From the question, it is clearly understood the root is the fifth root.
The number inside the root is $9$
We know that $9$ can be written as $3 \times 3$
So now the only way to rationalize it is to multiply it by $\sqrt[5]{{27}}$
Hence multiplying by $\sqrt[5]{{27}}$, we get
$\sqrt[5]{{3 \times 3}} \times \sqrt[5]{{27}} = \sqrt[3]{{3 \times 3 \times 27}}$
We know that $27$ can be written as \[3 \times 3 \times 3\]
Hence, we get,
$\sqrt[5]{{3 \times 3 \times 27}} = \sqrt[5]{{3 \times 3 \times 3 \times 3 \times 3}} = 3$
Now the resulting number $3$ is a rational number.
Hence the rationalizing factor $\sqrt[5]{9}$ is $\sqrt[5]{{27}}$

$\left( v \right)\sqrt[3]{{135}}$
Here first we need to analyze the number inside the root.
From the question, it is clearly understood that the root is the cube root.
The number inside the root is $135$
We know that $135$ can be written as \[27 \times 5\]
Hence, we get,
\[\sqrt[3]{{135}} = \sqrt[3]{{27 \times 5}}\]
We know that $\sqrt[3]{{27}} = 3$
Using this we get,
\[\sqrt[3]{{135}} = 3\sqrt[3]{5}\]
So now the only way to rationalize it is to multiply it by $\sqrt[3]{{25}}$ as this will make the number inside the root a cube number
Hence multiplying by $\sqrt[3]{{25}}$, we get
$3\sqrt[3]{5} \times \sqrt[3]{{25}} = 3\sqrt[3]{{125}}$
We know that $125$ can be written as $5 \times 5 \times 5$
Hence, we get,
$3\sqrt[3]{{125}} = 3\sqrt[3]{{5 \times 5 \times 5}} = 3 \times 5 = 15$
Now the resulting number $15$ is a rational number.

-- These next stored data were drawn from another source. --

==> config.mk <==
export PLATFORM = sky130hd
export DESIGN_NAME = blend_port
export DESIGN_NICKNAME = d
export VERILOG_FILES = /design/src/logic/pixel_pkg.sv /design/src/logic/blend_port.sv
export SDC_FILE = /design/constraint.sdc
export NUM_CORES = 1
export LEC_CHECK = 0
export ABC_AREA = 1
export BUFFER_PORTS_ARGS = -buffer_cell sky130_fd_sc_hd__buf_2
export CAP_MARGIN = 20
export CELL_PAD_IN_SITES_DETAIL_PLACEMENT = 0
export CELL_PAD_IN_SITES_GLOBAL_PLACEMENT = 1
export CORE_ASPECT_RATIO = 1.75
export CORE_MARGIN = 4
export CORE_UTILIZATION = 26
export DETAILED_ROUTE_END_ITERATION = 7
export GPL_TIMING_DRIVEN = 1
export MAX_ROUTING_LAYER = met4
export PLACE_DENSITY_LB_ADDON = 0.2
export SETUP_SLACK_MARGIN = 0.1
export SLEW_MARGIN = 0
export SYNTH_ARGS = -nofsm -noshare
export SYNTH_HDL_FRONTEND = slang
export SYNTH_SLANG_ARGS = --single-unit
export TNS_END_PERCENT = 20
==> constraint.sdc <==
create_clock -name clk -period 2.5 [get_ports clk]
set_clock_uncertainty 0.15 [all_clocks]
set_input_delay 0.25 -clock clk [delete_from_list [all_inputs] [get_ports clk]]
set_output_delay 0.25 -clock clk [all_outputs]
set_load 0.05 [all_outputs]
===== config.mk =====
export PLATFORM = sky130hd
export DESIGN_NAME = sdram_writer
export DESIGN_NICKNAME = d
export VERILOG_FILES = /design/src/logic/pixel_pkg.sv /design/src/logic/sdram_writer.sv
export SDC_FILE = /design/constraint.sdc
export NUM_CORES = 1
export LEC_CHECK = 0
export BUFFER_PORTS_ARGS = -buffer_cell sky130_fd_sc_hd__buf_2
export CAP_MARGIN = 20
export CORE_MARGIN = 5
export CORE_UTILIZATION = 49
export DETAILED_ROUTE_END_ITERATION = 6
export PLACE_DENSITY = 0.74
export SYNTH_ARGS = -nofsm -noshare
export SYNTH_HDL_FRONTEND = slang
export SYNTH_SLANG_ARGS = --single-unit

===== constraint.sdc =====
create_clock -name clk -period 2.7 [get_ports clk]
set_input_delay 0 -clock clk [delete_from_list [all_inputs] [get_ports clk]]
set_output_delay 0 -clock clk [all_outputs]
set_load 0.03 [all_outputs]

Hence the rationalizing factor $\sqrt[3]{{135}}$ is $\sqrt[3]{{25}}$

Note: The student has to be careful while checking what kind of root is given and whether the number inside the root can be written accordingly. When it is square root, the number can be easily rationalized by multiplying it by itself once. But this cannot be followed if the root is cube root or anything else.